At the end of the day, deep learning is a tricky optimization job. torch provides a few optimizers:

# Specify optimizer & early stopping
optimizer = torch.optim.Adam(model.parameters(), lr= learning_rate)

The loss#

An aspect of paramount importance is the used loss function. After all, deep learning is all about passing data through the network, evaluating the performance and then changing the weights accordingly. The loss function determines how exactlly performance is measured. Torch offers a few different implementations but you can basically implement any metric that compares two label images and calculates something like a degree of similarity. Something that is very commonly used (and thus being used here) is the CrossEntropyLoss() function, which calculates the cross-entropy of two label images. The CrossEntropy is closely related to the Mutual Information.

Since the cross-entropy is a bit abstract to interpret, we will use a more intuitive measure to monitor the performance of our network in the validation cohort: The Jaccard-coefficient. During the training we should observe that the cross-entropy in the training process goes down while the Jaccard-index should converge closer to 1.

criterion_train = CrossEntropyLoss()
criterion_test = torchmetrics.functional.accuracy

Training#

Now we have everything at hand to actually start training! For this, we first create Datasets from our train/test dataframes. Let’s not forget to pass the composed albumentations only to the training dataset. We could also apply the augmentations to the trainign data, but it is preferable to have performance statistics on the real, unchanged image data.

# Create dataloaders
train_dataloader = DataLoader(dataset=ds_train, batch_size=batch_size, num_workers=num_workers)
test_dataloader = DataLoader(dataset=ds_test, batch_size=batch_size, num_workers=num_workers)
valid_dataloader = DataLoader(dataset=ds_valid, batch_size=batch_size, num_workers=num_workers)
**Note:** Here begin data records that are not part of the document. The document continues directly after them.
==> ./design.v <==
module single_move (
  input clk,
  input reset_n,
  input start,
  input load_input,
  input [3:0] player_input,
  output [7:0] next_game_state
  );
  wire ld_reg0, ld_reg1, ld_reg2, mux0_sel, mux1_sel, mux3_sel, alu_op;
  move_control C0 (
    .clk(clk),
    .reset_n(reset_n),
    .start(start),
    .load_input(load_input),
    .ld_reg0(ld_reg0),
    .ld_reg1(ld_reg1),
    .ld_reg2(ld_reg2),
    .mux0_sel(mux0_sel),
    .mux1_sel(mux1_sel),
    .mux3_sel(mux3_sel),
    .alu_op(alu_op)
  );
  move_datapath D0 (
    .clk(clk), 
    .reset_n(reset_n), 
    .ld_reg0(ld_reg0), 
    .ld_reg1(ld_reg1), 
    .ld_reg2(ld_reg2), 
    .mux0_sel(mux0_sel), 
    .mux1_sel(mux1_sel), 
    .mux3_sel(mux3_sel),
    .enable_rand(start),
    .alu_op(alu_op),
    .player_input(player_input),
    .next_game_state(next_game_state)
  );
endmodule
module move_control (
  input clk,
  input reset_n,
  input load_input,
  input start,
  output reg ld_reg0, ld_reg1, ld_reg2,
  output reg mux0_sel, mux1_sel, mux3_sel,
  output reg alu_op
  );
  reg [5:0] current_state, next_state; 
  localparam  START                         = 6'd0,
              DISPLAY_INITIAL_GAME_STATE    = 6'd1,
              LOAD_INPUT                    = 6'd2,
              LOAD_INPUT_WAIT               = 6'd3,
              COMPUTE_MOVE                  = 6'd4,
              COMPUTE_NEXT_GAME_STATE       = 6'd5;
  always@(*)
  begin: state_table
        case (current_state)
          START: next_state = start ? DISPLAY_INITIAL_GAME_STATE: START;  
          DISPLAY_INITIAL_GAME_STATE: next_state = LOAD_INPUT;  
          LOAD_INPUT: next_state = load_input ? LOAD_INPUT_WAIT : LOAD_INPUT;  
          LOAD_INPUT_WAIT: next_state = load_input ? LOAD_INPUT_WAIT : COMPUTE_MOVE;  
          COMPUTE_MOVE: next_state = COMPUTE_NEXT_GAME_STATE;  
          COMPUTE_NEXT_GAME_STATE: next_state = LOAD_INPUT;  
        default:   next_state = START; 
    endcase
  end
  always @(*)
  begin: enable_signals
      ld_reg0 = 1'd0;
      ld_reg1 = 1'd1;
      ld_reg2 = 1'd0; 
      mux0_sel = 1'd0;
      mux1_sel = 1'd0;
      mux3_sel = 1'd0; 
      alu_op = 1'd0;
      case (current_state) 
      DISPLAY_INITIAL_GAME_STATE: 
        begin
    	  ld_reg2 = 1'd1;  
	end
      LOAD_INPUT: 
        begin 
    	  ld_reg0 = 1'd1;  
        end
      COMPUTE_MOVE: 
        begin 
          mux0_sel = 1'd0;  
	  mux1_sel = 1'd1;  
	  alu_op = 1'd1;  
          ld_reg1 = 1'd1;  
        end
      COMPUTE_NEXT_GAME_STATE: 
        begin 
          mux0_sel = 1'd1;  
    	  mux1_sel = 1'd0;  
          alu_op = 1'd0;  
	  ld_reg1 = 1'd0;  
	  mux3_sel = 1'd1;  
	  ld_reg2 = 1'd1;  
        end 
  endcase
  end  
  always@(posedge clk)
  begin: state_FFs
    if (reset_n)
      current_state <= START;
    else
      current_state <= next_state;
  end 
endmodule
module move_datapath (
  input clk, 
  input reset_n, 
  input ld_reg0, 
  input ld_reg1, 
  input ld_reg2, 
  input mux0_sel, 
  input mux1_sel, 
  input mux3_sel,
  input alu_op,
  input enable_rand,
  input [3:0] player_input, 
  output [7:0] next_game_state
  );
  wire comparator_out;
  wire [7:0] reg0_out, reg1_out, reg2_out;
  wire [7:0] mux0_out, mux1_out, mux2_out, mux3_out, alu_out;
  wire [7:0] random_game_state, buffer, forced_move, game_state;
  random_game_state R0 (
    .clk(clk),
    .reset_n(reset_n),
    .enable_rand(enable_rand),
    .next_game_state(random_game_state)
  );
  reg_8bit REG0 (
    .clk(clk),
    .reset_n(reset_n), 
    .load_n(ld_reg0), 
    .load_val({4'd0, player_input}), 
    .out(reg0_out)
  );
  mux2to1_8bit MUX0 (
    .input0(reg0_out), 
    .input1(reg2_out), 
    .select(mux0_sel),
    .out(mux0_out) 
  );
  mux2to1_8bit MUX1 (
    .input0(buffer), 
    .input1(mux0_out),  
    .select(mux1_sel),
    .out(mux1_out)
  ); 
  mux2to1_8bit ALU (
    .input0(mux0_out - mux1_out), 
    .input1(mux1_out * mux0_out), 
    .select(alu_op),
    .out(alu_out)
    ); 
  assign comparator_out = (8'd0 <= alu_out) && (alu_out < mux0_out);
  reg_8bit REG1 (
    .clk(clk),
    .reset_n(reset_n), 
    .load_n(ld_reg1), 
    .load_val(alu_out), 
    .out(buffer)
  );
  forced_move_LUT FM (
    .game_state(mux0_out),
    .move(forced_move)
  );
  mux2to1_8bit MUX2 (
    .input0(mux0_out - forced_move),  
    .input1(alu_out),  
    .select(comparator_out),  
    .out(mux2_out)
  );  
  mux2to1_8bit MUX3 (
    .input0(random_game_state), 
    .input1(mux2_out), 
    .select(mux3_sel),
    .out(mux3_out)
  ); 
  reg_8bit REG2 (
    .clk(clk),
    .reset_n(reset_n), 
    .load_n(ld_reg2), 
    .load_val(mux3_out), 
    .out(reg2_out)
  );
  assign next_game_state = reg2_out;
endmodule
module reg_8bit (
  input clk, 
  input reset_n, 
  input load_n, 
  input [7:0] load_val,
  output [7:0] out
  );
  reg [7:0] store;
  assign out = store;
  always @(posedge clk)
  begin: register
    if (reset_n)
      store <= 8'd0;
    else if (load_n)
      store <= load_val;
  end 
 endmodule
module mux2to1_8bit (
  input [7:0] input0,  
  input [7:0] input1,  
  input select,  
  output [7:0] out  
  ); 
  assign out = select ? input1 : input0;
endmodule 
==> ./run.sh <==
#!/bin/bash
# OpenROAD 26Q1-2900-gdf79404cd8, Yosys 0.63+post, stock flow scripts
make -C /OpenROAD-flow-scripts/flow DESIGN_CONFIG=/design/flow/config.mk WORK_HOME=/design/flow/orfs finish
==> ./config.mk <==
export PLATFORM = sky130hd
export DESIGN_NAME = move_control
export DESIGN_NICKNAME = move_control
export VERILOG_FILES = /design/flow/design.v
export SDC_FILE = /design/flow/constraint.sdc
export NUM_CORES = 4
export LEC_CHECK = 1
export CORE_AREA = 10 10 70 70
export DIE_AREA = 0 0 80 80
==> ./constraint.sdc <==
current_design move_control

set clk_period 1.0
set clk_io_pct 0.2

create_clock -name clk0 -period $clk_period [get_ports {clk}]

set non_clock_inputs [all_inputs -no_clocks]
set_input_delay [expr $clk_period * $clk_io_pct] -clock clk0 $non_clock_inputs
set_output_delay [expr $clk_period * $clk_io_pct] -clock clk0 [all_outputs]
==> results.json <==
{
  "crit_type": "flip-flop to output port",
  "stdcell_count": 79,
  "worst_slack_ns": -0.01929,
  "max_freq_mhz": 981.1,
  "antenna_cells": 0,
  "wl_um": 526,
  "synth.avg_cell_area_um2": 10.07,
  "utilization_pct": 11.47,
  "critPathLaunch": "current_state[4]$_DFF_P_",
  "setup_viol": 2,
  "clock_latency_ns": 0.24,
  "startpoint_type": "flip-flop",
  "slew_viol_final": 0,
  "fp-row-count": 21,
  "ys_ff": 6,
  "ant_nets": 0,
  "critPathRequiredTime_ns": 0.80,
  "clock-sinks": 6,
  "die_h_um": 80,
  "worstPathArrival_ns": 0.82,
  "regMostFlops": "current_state",
  "r2r-start": "current_state[2]$_DFF_P_",
  "path_clk_slew_ns": 0.04,
  "lay_top_count": "clkdlybuf4s15_1",
  "synthToLayoutAreaGrowth_pct": 94.41,
  "violations": "negative setup slack",
  "yosysUniqueCellTypes": 9,
  "overflow": 0,
  "power_density_nw_per_um2": 1298,
  "synth_cells": 20,
  "route.vias.total": 173,
  "power_mw": 0.5085,
  "largest_reg_flops": 6,
  "drive_gt1_share_pct": 42.42,
  "drt_iter0_drc": 11,
  "boundaryPins": 11,
  "lay_top_cells": "4 x clkdlybuf4s15_1, 3 x nor3b_1, 3 x clkbuf_4, 3 x dfxtp_2, 3 x clkdlybuf4s50_1",
  "wl_per_cell_um": 6.658,
  "status": "finished with violations",
  "yosys_area_um2": 201.4,
  "drc_errors": 0,
  "grt_pass1_vias": 190,
  "worstMarginPinSlew_ns": 0.2229,
  "warning_count": 27,
  "ys_seq_share_pct": 59.63,
  "globalplace.congestion": 0.6923,
  "ys_cells": 20,
  "io_buffers": 10,
  "final_hold_viol_count": 0,
  "maxSlewHeadroom_pct": 85.09,
  "drt-pass1-iter-count": 2,
  "fp_util_pct": 5.897,
  "timing.final.crit_share_pct": 101.9,
  "rsz0062_at_grt": "true",
  "p_leak_nw": 0.1530,
  "htreeDepth": 1,
  "cts_buffers": 3,
  "hp-start": "current_state[0]$_DFF_P_",
  "coreArea_um2": 3416,
  "path_max_fanout": 3,
  "yosys_warnings": 1,
  "holdBufCountCts": 0,
  "hp-class": "flip-flop to flip-flop",
  "ir_drop_mv": 0.3897,
  "top_regs": "current_state x6",
  "cap_viol_max_count": 0,
  "ff2ff_setup_slack_ns": 0.30,
  "dpl.cell_count": 75,
  "design_area_um2": 391.6,
  "grt_pass1_wl_um": 862,
  "place_area_um2": 351.6,
  "cts_tree": "yes",
  "track_usage_pct": 1.833,
  "netlist_area_um2": 201.4,
  "grt_start_max_net_pins": 7,
  "cts_root_buf": "clkbuf_4",
  "antenna_found_initial": 0,
  "fin_worst_skew_ns": 0.002636,
  "die_w_um": 80,
  "clockBufferDepth": 2,
  "fin_crit_ns": 1.019,
  "routed_via_density": 2.190,
  "cp-end-kind": "output port",
  "dieArea_um2": 6400
}
cell type report:
type,count,area (um2)
fillers,402,3024
flip-flops and latches,6,127.6
repair buffers,12,110.1
multi-input cells,9,62.56
well taps,46,57.56
clock buffers,3,22.52
inverters,3,11.26
worst max-delay path, cell delays in order, from the launching register on:
cell     delay [ns]
dfxtp_4        0.36
buf_6          0.10
inv_2          0.02
buf_2          0.10
power by group:
part	internal, mW	switching (mW)	leakage, nW
logic	0.0271	0.0135	0.0880
registers	0.247	0.00517	0.0512
clock network	0.135	0.0802	0.0138
total	0.410	0.0989	0.153
cell families after synthesis:
kind of cell / Yosys count / share of synthesized area, %
simple gates: 7 / 21.12
buf+inv: 5 / 13.04
compound gates: 2 / 6.210
flops: 6 / 59.63
through the flow:
stage               hold WS, ns  worst slack [ns]  setup TNS, ns
finish                   0.4486          -0.01929       -0.03633
global route             0.4791          -0.07663        -0.2018
CTS                      0.4512          -0.03789       -0.05301
detailed placement       0.4404           -0.1447        -0.3844
global placement         0.4243           -0.1179        -0.2417
floorplan                0.2691            0.3590              0
metal layers:
metal	GRT usage [%]	wire (um)	vias to the layer above
met2	1.605	119	13
met4	0.1761	0	0
met1	2.340	279	72
li1	-	-	88
met3	2.614	127	0
met5	0	0	-
Yosys cell counts:
library cell,number,area (um2)
dfxtp_1,6,120.1
inv_1,3,11.26
nor3b_1,3,22.52
buf_4,2,15.01
nor2_1,2,7.510
a21o_1,1,7.510
a21oi_1,1,5.000
nand2b_1,1,6.260
nor2b_1,1,6.260
path summary, 6_finish.rpt:
check | cells past startpoint | endpoint
max | 3 | ld_reg1
min | 1 | current_state[0]$_DFF_P_
max reg2reg | 3 | current_state[5]$_DFF_P_
min reg2reg | 1 | current_state[0]$_DFF_P_
timing repair:
item,in CTS,in global routing
gates resized,22,5
endpoints found under the setup margin,7,6
buffers inserted,1,0
pin swaps,1,0
Power figures rest on the tool's default switching activity, not on a simulated workload.
**design/flow/run.sh**
```bash
#!/bin/bash
# OpenROAD 26Q1-2900-gdf79404cd8, Yosys 0.63+post, stock flow scripts
make -C /OpenROAD-flow-scripts/flow DESIGN_CONFIG=/design/flow/config.mk WORK_HOME=/design/flow/orfs finish
```
**design/flow/config.mk**
```make
export PLATFORM = sky130hd
export DESIGN_NAME = timer
export DESIGN_NICKNAME = timer
export VERILOG_FILES = /design/flow/design.v
export SDC_FILE = /design/flow/constraint.sdc
export NUM_CORES = 4
export LEC_CHECK = 1
export CORE_UTILIZATION = 40
```
**design/flow/constraint.sdc**
```tcl
current_design timer

set clk_period 10.4
set clk_io_pct 0.2

create_clock -name clk0 -period $clk_period [get_ports {clk}]

set non_clock_inputs [all_inputs -no_clocks]
set_input_delay [expr $clk_period * $clk_io_pct] -clock clk0 $non_clock_inputs
set_output_delay [expr $clk_period * $clk_io_pct] -clock clk0 [all_outputs]
```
Every training epoch follows the following steps:

  • Set the model to training mode: In this mode, torch automatically updates the gradients of the model’s layers on-the-fly as image data is passed through the layers. The optimizer can then have a look at these gradients to know how the convolutions in the respective layers need to be changed to improve performance

  • Reset the gradients known to the optimizer from the previous epoch

  • Pass each batch of training data through the network and calculate the loss (deviation of acquired result and correct mask)
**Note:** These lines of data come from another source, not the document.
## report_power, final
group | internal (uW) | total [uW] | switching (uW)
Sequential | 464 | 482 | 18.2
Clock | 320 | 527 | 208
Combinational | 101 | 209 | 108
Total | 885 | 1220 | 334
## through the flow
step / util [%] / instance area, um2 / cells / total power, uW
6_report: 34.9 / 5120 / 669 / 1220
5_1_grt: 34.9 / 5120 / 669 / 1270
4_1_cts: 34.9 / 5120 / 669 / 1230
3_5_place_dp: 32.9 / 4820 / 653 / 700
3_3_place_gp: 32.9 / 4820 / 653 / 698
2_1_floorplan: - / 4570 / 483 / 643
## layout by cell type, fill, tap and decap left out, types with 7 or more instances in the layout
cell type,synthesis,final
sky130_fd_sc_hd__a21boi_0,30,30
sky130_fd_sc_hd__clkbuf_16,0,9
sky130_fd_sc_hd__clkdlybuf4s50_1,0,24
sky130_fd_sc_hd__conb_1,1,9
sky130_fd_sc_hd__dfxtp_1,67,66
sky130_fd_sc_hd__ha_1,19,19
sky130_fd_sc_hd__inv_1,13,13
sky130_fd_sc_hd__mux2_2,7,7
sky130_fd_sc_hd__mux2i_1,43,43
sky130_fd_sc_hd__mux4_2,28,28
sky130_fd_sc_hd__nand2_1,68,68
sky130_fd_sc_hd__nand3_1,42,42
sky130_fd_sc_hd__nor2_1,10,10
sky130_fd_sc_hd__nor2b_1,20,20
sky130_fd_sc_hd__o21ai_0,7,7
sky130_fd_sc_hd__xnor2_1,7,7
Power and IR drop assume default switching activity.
===== design/flow/run.sh =====
#!/bin/bash
# OpenROAD 26Q1-2900-gdf79404cd8, Yosys 0.63+post, stock flow scripts
make -C /OpenROAD-flow-scripts/flow DESIGN_CONFIG=/design/flow/config.mk WORK_HOME=/design/flow/orfs finish

===== design/flow/config.mk =====
export PLATFORM = sky130hd
export DESIGN_NAME = diglab3
export DESIGN_NICKNAME = diglab3
export VERILOG_FILES = /design/flow/design.v
export SDC_FILE = /design/flow/constraint.sdc
export NUM_CORES = 4
export LEC_CHECK = 1
export CORE_UTILIZATION = 30

===== design/flow/constraint.sdc =====
current_design diglab3

set clk_period 1.8
set clk_io_pct 0.2

create_clock -name clk0 -period $clk_period [get_ports {CLOCK_50}]
create_clock -name clk1 -period $clk_period [get_ports {KEY}]

set non_clock_inputs [all_inputs -no_clocks]
set_input_delay [expr $clk_period * $clk_io_pct] -clock clk0 $non_clock_inputs
set_output_delay [expr $clk_period * $clk_io_pct] -clock clk0 [all_outputs]
$ cat flow/design.v
module diglab1(
  input  CLOCK_50,
  input  [3:0]  KEY,
  input  [17:0]  SW,
  output  [6:0]  HEX0, HEX1, HEX2, HEX3, HEX4, HEX5, HEX6, HEX7,
  output  [8:0]  LEDG,   
  output  [17:0]  LEDR,  
  inout  [35:0]  GPIO_0, GPIO_1
);
	assign  GPIO_0    =  36'hzzzzzzzzz;
	assign  GPIO_1    =  36'hzzzzzzzzz;
	assign LEDR[17:0] = SW[17:0];
	assign LEDG[8:0] = 0;
	reg [15:0] A;
	hex_7seg dsp0(A[3:0],HEX0);
	hex_7seg dsp1(A[7:4],HEX1);
	hex_7seg dsp2(A[11:8],HEX2);
	hex_7seg dsp3(A[15:12],HEX3);
	wire [6:0] blank = ~7'h00; 
	assign HEX4 = blank;
	assign HEX5 = blank;
	assign HEX6 = blank;
	assign HEX7 = blank;
	always @(negedge KEY[3])
		A <= SW[15:0];
endmodule
module hex_7seg(hex_digit,seg);
input [3:0] hex_digit;
output [6:0] seg;
reg [6:0] seg;
always @ (hex_digit)
case (hex_digit)
		4'h0: seg = ~7'h3F;
		4'h1: seg = ~7'h06; 	 
		4'h2: seg = ~7'h5B; 	 
		4'h3: seg = ~7'h4F; 	 
		4'h4: seg = ~7'h66; 	 
		4'h5: seg = ~7'h6D; 	 
		4'h6: seg = ~7'h7D; 	 
		4'h7: seg = ~7'h07; 	 
		4'h8: seg = ~7'h7F; 	 
		4'h9: seg = ~7'h67; 	 
		4'ha: seg = ~7'h77;
		4'hb: seg = ~7'h7C;
		4'hc: seg = ~7'h39;
		4'hd: seg = ~7'h5E;
		4'he: seg = ~7'h79;
		4'hf: seg = ~7'h71;
endcase
endmodule
$ cat flow/run.sh
#!/bin/bash
# OpenROAD 26Q1-2900-gdf79404cd8, Yosys 0.63+post, stock flow scripts
make -C /OpenROAD-flow-scripts/flow DESIGN_CONFIG=/design/flow/config.mk WORK_HOME=/design/flow/orfs finish
$ cat flow/config.mk
export PLATFORM = sky130hd
export DESIGN_NAME = diglab1
export DESIGN_NICKNAME = diglab1
export VERILOG_FILES = /design/flow/design.v
export SDC_FILE = /design/flow/constraint.sdc
export NUM_CORES = 4
export LEC_CHECK = 1
export CORE_AREA = 10 10 123 123
export DIE_AREA = 0 0 133 133
$ cat flow/constraint.sdc
current_design diglab1

set clk_period 1.1
set clk_io_pct 0.2

create_clock -name clk0 -period $clk_period [get_ports {KEY}]

set non_clock_inputs [all_inputs -no_clocks]
set_input_delay [expr $clk_period * $clk_io_pct] -clock clk0 $non_clock_inputs
set_output_delay [expr $clk_period * $clk_io_pct] -clock clk0 [all_outputs]
==> flow_metrics.tcl <==
# yosys + openroad results
set metrics [dict create \
    violations "setup timing" \
    grt_usage_pct 6.86 \
    grt_max_degree 17 \
    layout_top_cell "conb_1" \
    cp_num_buf_inv 1 \
    vias 2019 \
    dpl.hpwl_um 5320 \
    holdPathEnd "LEDR[17]" \
    detail-route-antenna-nets 0 \
    ys_cells 296 \
    maxCapViolCount 0 \
    place_congestion 0.807 \
    yosysChipArea_um2 2510 \
    synth_flops 28 \
    drt-pass1-iter-count 4 \
    max_stage_delay_ns 0.31 \
    ys_types 33 \
    ff_type "dfxtp_1" \
    diodes 0 \
    hold_slack_ns 0.440 \
    cts_hold_buf 0 \
    finalSetupViolCount 56 \
    cp.arrival_ns 1.29 \
    chipArea_um2 17700 \
    layout_top_cells "conb_1 (109), buf_4 (43), inv_1 (31)" \
    fp_util_pct 20.0 \
    pre_cts_slack_ns -1.14 \
    setup.worst_path.start_class "register" \
    io_pins 178 \
    postSynthSeqShare_pct 22.3 \
    min_path_type "input pin to output port" \
    cts.path.max_buffers 2 \
    p_per_area_nw_per_um2 835 \
    port_buffers 60 \
    worstSetupEndpointType "output port" \
    htreeDepth 1 \
    numClockSinks 28 \
    hold_viol_final 0 \
    worstHoldStart "SW[17]" \
    core_um2 12600 \
    slowest_stage "dfxtp_2" \
    synth_area_um2 2510 \
    grt_pass1_vias 2261 \
    hold_depth 0 \
    antenna_found_initial 0 \
    top_area_cell "buf_4" \
    worst-setup-path-type "register to output port" \
    grt_first_pass_wirelength_um 10500 \
    crit_path_start "HEX0[6]" \
    edf_count 0 \
    status "finished, violations left" \
    place_area_um2 3320 \
    final.setup.worst_slack_ns -0.414 \
    synthTopCellsByArea "buf_4 (38%), dfxtp_1 (22%), ha_1 (12%)" \
    cts_tree "yes" \
    syn_inst 296 \
    critPathRequiredTime_ns 0.88 \
    die_x_um 133 \
    clockRootBuffer "clkbuf_16" \
    critPathTopFamily "flip-flops" \
    die_h_um 133 \
    tool_warnings 105 \
    wl_per_cell_um 11.5 \
    yosysWarnings 4 \
    drive_above_1_share_pct 44.0 \
    async_reset_ff_share_pct 0 \
    leakagePower_nw 1.97 \
    peakVddDrop_mv 0.380 \
    avgSynthCellArea_um2 8.48 \
    fin_util_pct 30.9 \
    routed_wl_um 6840 \
    cts_buffers 3 \
    crit_fanout 1 \
    rsz0062_at_grt "true" \
    slew_viol_final 0 \
    area_delta_synth_final_pct 54.6 \
    routed_via_density 3.38 \
    stdcell_area_um2 3880 \
    rows 41 \
    path_clk_slew_ns 0.04 \
    overflow 0 \
    top_area_share_pct 38.0 \
    drt_drc_violations_left 0 \
    crit_chain "buf_2" \
    first_iter_violations 63 \
]
report_power, final:
part	switching, mW	internal (mW)	total (mW)
clock	0.483	0.627	1.11
combinational	0.417	0.567	0.984
sequential	0.0228	1.12	1.15
layout make-up:
class | instances | area, um2
multi-input combinational | 226 | 1730
fill | 1257 | 8690
clock buffer | 3 | 75.1
clock inverter | 29 | 111
tap | 172 | 215
inverter | 14 | 92.6
sequential | 28 | 567
timing repair buffer | 125 | 1090
through the flow:
step	cells	setup TNS (ns)	total power, mW
after floorplan	403	-10.01	1.93
after global placement	547	-49.28	2.21
after detailed placement	547	-49.42	2.20
after CTS	592	-17.54	3.40
after global routing	597	-18.87	3.69
final	597	-17.28	3.24
flip-flops by register name (all words and copies together), names as in the netlist:
signal and count:
HEX0 7, HEX3 7, HEX2 7, HEX1 7
worst max path at each step:
| stage | endpoint | cells after the start |
|---|---|---|
| finish | HEX0[6] | 1 |
| global route | HEX0[5] | 1 |
| CTS | HEX0[6] | 1 |
synthesized netlist by cell type (2+ instances only):
master     count
o21ai_0       14
o22ai_1        2
a21oi_1        7
or3_1          3
mux2_2         3
dfxtp_1       28
nand2b_1       2
mux2i_1        8
conb_1         2
o2bb2ai_1      2
a22o_1         5
o32ai_1        4
nor2_1        16
nor2b_1        4
inv_1         14
o211ai_1       2
ha_1          24
or3b_1         2
o31ai_1        5
nand2_1        6
clkbuf_1       2
buf_4        127
buf_2          4
layer usage:
metal	global-route usage (%)	wire, um	up-vias
li1	-	-	991
met1	8.42	3060	909
met2	11.2	3200	113
met3	2.19	495	6
met4	2.02	83	0
met5	0	0	-
timing repair:
action | 4_1_cts | 5_1_grt
resized | 257 | 30
endpoints found under the setup margin | 72 | 63
gates cloned | 2 | 0
pin swaps | 30 | 24
setup buffers | 13 | 10
cells by family (layout without fill, tap and decap cells):
kind of cell / Yosys count / after routing / synth area share (%)
buf+inv: 149 / 171 / 41.8
compound gates: 45 / 45 / 11.9
simple gates: 37 / 37 / 7.23
flops: 28 / 28 / 22.3
fa+ha+maj: 24 / 24 / 12.0
mux: 11 / 11 / 4.54
other cells: 2 / 109 / 0.299
No activity file was given, so power comes from the tool's default toggle rates.
module RFSet (
    input wire clk,
    input wire reset,
    input wire [1:0] RA,
    input wire [1:0] RB,
    input wire RE,  
    input wire [1:0] WR,  
    input wire [3:0] WRD,
    output reg [3:0] A,
    output reg [3:0] B
);
    wire [3:0] R00, R01, R10, R11;
    reg [3:0] WR_SEL;
    RF4bit Reg00 (.clk(clk), .reset(reset), .Din(WRD), .Sel(WR_SEL[0]), .Dout(R00));
    RF4bit Reg01 (.clk(clk), .reset(reset), .Din(WRD), .Sel(WR_SEL[1]), .Dout(R01));
    RF4bit Reg10 (.clk(clk), .reset(reset), .Din(WRD), .Sel(WR_SEL[2]), .Dout(R10));
    RF4bit Reg11 (.clk(clk), .reset(reset), .Din(WRD), .Sel(WR_SEL[3]), .Dout(R11));
    always @(*) 
       begin
            case ({RE, WR})
                3'b100: WR_SEL = 4'b0001;  
                3'b101: WR_SEL = 4'b0010;  
                3'b110: WR_SEL = 4'b0100;  
                3'b111: WR_SEL = 4'b1000;  
                default: WR_SEL = 4'b0000; 
            endcase
        end 
    always @(*) 
        begin
            case (RA)
                2'b00: A = R00;
                2'b01: A = R01;
                2'b10: A = R10;
                2'b11: A = R11;
                default: A = 4'b0000;
            endcase
        end
    always @(*) 
        begin
            case (RB)
                2'b00: B = R00;
                2'b01: B = R01;
                2'b10: B = R10;
                2'b11: B = R11;
                default: B = 4'b0000;
            endcase
        end
endmodule
==> /design/flow/run.sh <==
#!/bin/bash
# OpenROAD 26Q1-2900-gdf79404cd8, Yosys 0.63+post, stock flow scripts
make -C /OpenROAD-flow-scripts/flow DESIGN_CONFIG=/design/flow/config.mk WORK_HOME=/design/flow/orfs finish
==> /design/flow/config.mk <==
export PLATFORM = sky130hd
export DESIGN_NAME = RFSet
export DESIGN_NICKNAME = RFSet
export VERILOG_FILES = /design/flow/design.v
export SDC_FILE = /design/flow/constraint.sdc
export NUM_CORES = 4
export LEC_CHECK = 1
export CORE_AREA = 10 10 90 90
export DIE_AREA = 0 0 100 100
==> /design/flow/constraint.sdc <==
current_design RFSet

set clk_period 1.5
set clk_io_pct 0.2

create_clock -name clk0 -period $clk_period [get_ports {clk}]

set non_clock_inputs [all_inputs -no_clocks]
set_input_delay [expr $clk_period * $clk_io_pct] -clock clk0 $non_clock_inputs
set_output_delay [expr $clk_period * $clk_io_pct] -clock clk0 [all_outputs]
  • Back-propagate the loss through the network and calculate the gradients

  • Let the optimizer update the weights of the network

To check the progress of the training, navigate to the working directory in a terminal and open the tensorboard with

tensorboard --logdir=runs

Then, navigate to http://localhost:6006/ in the browser.

writer = SummaryWriter()
best_score = 0

for epoch in range(epochs):
    model.train()  # set to training mode
    optimizer.zero_grad()  # reset gradients
    tk0 = tqdm.tqdm(train_dataloader, total=len(train_dataloader), desc='Epoch: ' + f'{epoch}')
    
    avg_train_loss = []
    for b_idx, data in enumerate(tk0):
        
        # Move images and masks in batch to GPU
        for key, value in data.items():
            data[key] = value.to(device).float()
            
        # Feed the batch through the network and catch output into a new dictionary key
        data['prediction']  = model(data['image'])
        
        # Calculate and track the loss
        loss = criterion_train(data['prediction'], data['labels'].squeeze().long())
        avg_train_loss.append(loss.cpu().detach().numpy())
        
        # Update the weights
        loss.backward()
        optimizer.step()
    writer.add_scalar('Loss/train', np.asarray(avg_train_loss).squeeze().mean(), epoch)
        
    # Switch to validation: No updating gradients now.
    model.eval()
    avg_test_loss = []
    with torch.no_grad():
        tk1 = tqdm.tqdm(test_dataloader, total=len(test_dataloader))
        
        for b_idx, data in enumerate(tk1):
            
            # Move only images to GPU and directly pass the batch through the model
            data['prediction'] = model(data['image'].to(device).float())
            out = torch.argmax(data['prediction'], dim=1)
            
            test_loss = criterion_test(data['prediction'].argmax(axis=1).cpu(), data['labels'].int(), average=None, num_classes=3)
            avg_test_loss.append(test_loss)
            
        averages=np.mean(np.stack(avg_test_loss), axis=1)        
        writer.add_scalar(f'Loss/test class 0', averages[0], epoch)
        writer.add_scalar(f'Loss/test class 1', averages[1], epoch)
        writer.add_scalar(f'Loss/test class 2', averages[2], epoch)
        
    # if this model is better than the ones before, save it
    if np.mean(averages) > best_score:
        best_score = np.mean(averages)
        torch.save(model.state_dict(), './best_model.pt')
    print('Train loss:', np.asarray(avg_train_loss).squeeze().mean(), 'Test loss: ', np.mean(averages))
    

Validation#

Last but not least, let’s apply the trained model to the data in the validation cohort and calculate performance statistics.

valid_score = []
tk2 = tqdm.tqdm(valid_dataloader, total=len(valid_dataloader))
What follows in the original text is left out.